In supervised learning, the computer is first given a training set of labeled data, i.e., of pairs of input patterns and corresponding labels.
Then, the goal is to **generalize**, i.e., predict the correct label of previsouly unseen patterns. To achieve this goal, the computer applies a learning algorithm on the training set to obtain a predictive model. An expected behavior of these learning algorithms is that the larger the training set is, the better the predictive model should be.

In the sentence above, "better" needs to be defined. In supervised learning, the quality of a model is measured in terms of the risk, also known as the **generalization error**.

The theory that allows us to study learning machines is known as statistical learning theory and formalizes the subject in probabilistic terms. The introduction of a probabilstic framework is rather natural given that we want to make statements about a problem dealing with "previously unseen" (and thus unknown) objects.

The first step of this formalization is to consider a data pair (a pattern with its label) as a realization of a pair of random variables with a joint probability distribution (a random pair). Then, the following assumptions are usually made.

- The process generating the data pairs does not evolve: all data pairs (the ones available for training as well as the unseen ones) are
**identically distributed**. - All data pairs are drawn at random without influence from the previously observed data: all data pairs are
**independent**. - The probability distribution of the data pairs is
**unknown**. If it was known, then we would have access to all the required information to compute the best predictions and there would be nothing left to learn. - We have access to a sample of data pairs: the training sample is the only information available for learning.

There is also an additional assumption rarely explicited but always needed: the smoothness assumption stating that the label of a pattern very close to another cannot behave very differently compared with the label of the other pattern.

Given that the probability distribution of the data is unknown, the risk of a model cannot be computed and thus we cannot select the best model with minimal risk: the model must be learned from data only.

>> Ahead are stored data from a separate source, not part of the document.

==> src/core/tbpwm_consts.svh <==
// register offsets, field positions and reset values for the timer1 buzzer/pwm block
`ifndef TBPWM_CONSTS_SVH
`define TBPWM_CONSTS_SVH
`define TBPWM_IDX_DOWN_LOW 5'h00
`define TBPWM_IDX_CTRL 5'h01
`define TBPWM_IDX_PRESC_CTRL 5'h02
`define TBPWM_IDX_PRESC 5'h04
`define TBPWM_IDX_BUZZ 5'h05
`define TBPWM_IDX_PWMB_CTRL 5'h0A
`define TBPWM_IDX_PWMB_DUTY 5'h0C
`define TBPWM_IDX_HIGH 5'h0D
`define TBPWM_IDX_PWMC_CTRL 5'h11
`define TBPWM_IDX_PWMC_HIGH 5'h12
`define TBPWM_IDX_PWMC_DUTY 5'h13
`define TBPWM_BIT_OEN 7
`define TBPWM_BIT_OAL 6
`define TBPWM_BIT_BUZ_EN 7
`define TBPWM_BIT_TMR_EN 0
`define TBPWM_BIT_PS_DIS 3
`define TBPWM_RST_PRESC 8'hFF
`define TBPWM_RST_BUZZ 8'h0F
`define TBPWM_RST_CTRL 8'h01
`define TBPWM_RST_PRESC_CTRL 8'h07
`define TBPWM_RST_PERIOD 10'h3FF
`define TBPWM_RST_DUTY 10'h200
`define TBPWM_RST_HIGH 8'h38
`define TBPWM_RST_PWMC_HIGH 2'h2
`endif

==> src/core/tbpwm_pkg.sv <==
// types shared by the timer1 buzzer/pwm block
package tbpwm_pkg;
   typedef struct packed {
      logic output_enable;
      logic active_low;
      logic [9:0] duty;
   } tbpwm_chan_t;
   typedef struct packed {
      logic read;
      logic write;
      logic [6:0] address;
      logic [31:0] writedata;
   } tbpwm_req_t;
endpackage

Learning the data by heart is a very easy task for a computer. But with respect to the goal that is to generalize, learning by heart is a bad idea. As a simple illustration, consider you take a course and learn by heart the solutions to all exercises given in that course, but without understanding the course itself. Then it is most likely that you would fail the exam, for which you would have to generalize what you learned during the course to solve new problems; and learning by heart does not help you do that.

If learning by heart is not the right way to go, learning a model that outputs correct predictions for the training data remains a well-founded idea, which is behind the Empirical Risk Minimization (ERM) principle at the basis of many learning algorithms.

Two categories of supervised learning problems can be distinguished based on the nature of the labels. If the labels can be any real number, then the problem is a regression one. Alternatively, if the labels can only take a finite number of values, then this is a classification problem.

You can also have a look at the drawing recognition demo to play with these effects on your own.

Given a training set of $N$ labeled examples, i.e., of $N$ pairs of input vectors and labels, $$ \{ (\g x_1,y_1), \dots, (\g x_N,y_N) \} \in (\X\times \Y)^N, $$ the goal of supervised learning is to estimate a model $f : \X \rightarrow \Y$ that can output the prediction $f(\g x)$ of the label $y$ with minimum error.

In statistical learning theory, this problem is formalized in probabilistic terms as follows.

Let $(X,Y)$ be a random pair (a pair of random variables) taking values in $\X\times \Y$ with fixed but **unknown** joint probability distribution $P_{X,Y}(X,Y)$.

The **training sample**
$$
D = \{(X_i,Y_i)\}_{i=1}^N
$$
is a sample of $N$ independent and identically distributed copies of $(X,Y)$.

Given a realization of $D$, called the **training set**, the goal is to find the function $f : \X \rightarrow \Y$ that minimizes the expected error, called the risk.

Given that $P_{X,Y}(X,Y)$ is unknown, the risk cannot be computed nor minimized and we have to find a surrogate pinciple to learn $f$. The most straightforward of such principles is the Empirical Risk Minimization (ERM) principle, at the basis of many learning algorithms. Another popular principle is the maximum likelihood inference principle.